Investigation on hexavalent chromium removal from simulated wastewater using royal poinciana pods-derived bioadsorbent

The biosorption capability of royal poinciana pod-derived biosorbent was investigated for the removal of hexavalent chromium from synthetic wastewater. Scanning electron microscopy, X-ray diffraction, and Fourier transform infrared spectroscopy were used to examine the morphology and other properties of the biochar prepared by pyrolysis at 350 °C. Operational parameters such as pH, biochar dose, interaction time, and starting metal ion concentration were tuned. A maximum metal removal efficiency of 93% was achieved at pH 6.0. Optimization investigations for experiments have also been conducted using response surface methodology which included three parameters by applying Box-Behnken design with 10.48 of model F-value and 0.93 of R2 value (coefficient of determination).
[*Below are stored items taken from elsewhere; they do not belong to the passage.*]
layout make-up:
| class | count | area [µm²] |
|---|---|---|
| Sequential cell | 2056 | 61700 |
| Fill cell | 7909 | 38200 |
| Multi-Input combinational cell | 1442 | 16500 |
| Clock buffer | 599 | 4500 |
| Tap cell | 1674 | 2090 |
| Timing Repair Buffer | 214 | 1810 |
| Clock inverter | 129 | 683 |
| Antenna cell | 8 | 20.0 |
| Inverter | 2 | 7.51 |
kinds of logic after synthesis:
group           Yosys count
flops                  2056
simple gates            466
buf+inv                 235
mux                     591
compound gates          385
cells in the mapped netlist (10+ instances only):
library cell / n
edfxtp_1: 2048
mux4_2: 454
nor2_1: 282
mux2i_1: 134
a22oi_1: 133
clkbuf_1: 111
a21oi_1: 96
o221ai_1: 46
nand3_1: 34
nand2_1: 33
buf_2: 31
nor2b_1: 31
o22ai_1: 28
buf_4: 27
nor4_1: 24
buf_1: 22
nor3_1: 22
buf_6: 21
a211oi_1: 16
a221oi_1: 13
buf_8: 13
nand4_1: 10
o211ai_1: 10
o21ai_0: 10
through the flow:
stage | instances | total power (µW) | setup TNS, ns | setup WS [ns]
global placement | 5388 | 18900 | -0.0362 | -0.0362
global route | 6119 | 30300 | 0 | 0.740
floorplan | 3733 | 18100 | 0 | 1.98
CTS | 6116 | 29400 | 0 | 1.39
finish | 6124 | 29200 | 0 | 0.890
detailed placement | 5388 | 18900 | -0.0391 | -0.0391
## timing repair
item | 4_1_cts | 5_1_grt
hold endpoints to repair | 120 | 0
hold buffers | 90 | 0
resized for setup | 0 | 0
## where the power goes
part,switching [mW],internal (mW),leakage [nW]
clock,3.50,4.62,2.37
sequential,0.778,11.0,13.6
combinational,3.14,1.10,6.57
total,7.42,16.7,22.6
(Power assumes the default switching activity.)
The kinetic theories and isotherm models of Cr (VI) ion adsorption have also been established. Pseudo-second-order model foretells the kinetics with 0.97 R2 value. The Temkin isotherm and Dubinin-Radushkevitch provided the best-fit isotherms to explain adsorption phenomenon. This study suggests that royal poinciana pod-derived biochar may be used as an efficient, low-cost, and eco-friendly wastewater treatment bioadsorbent.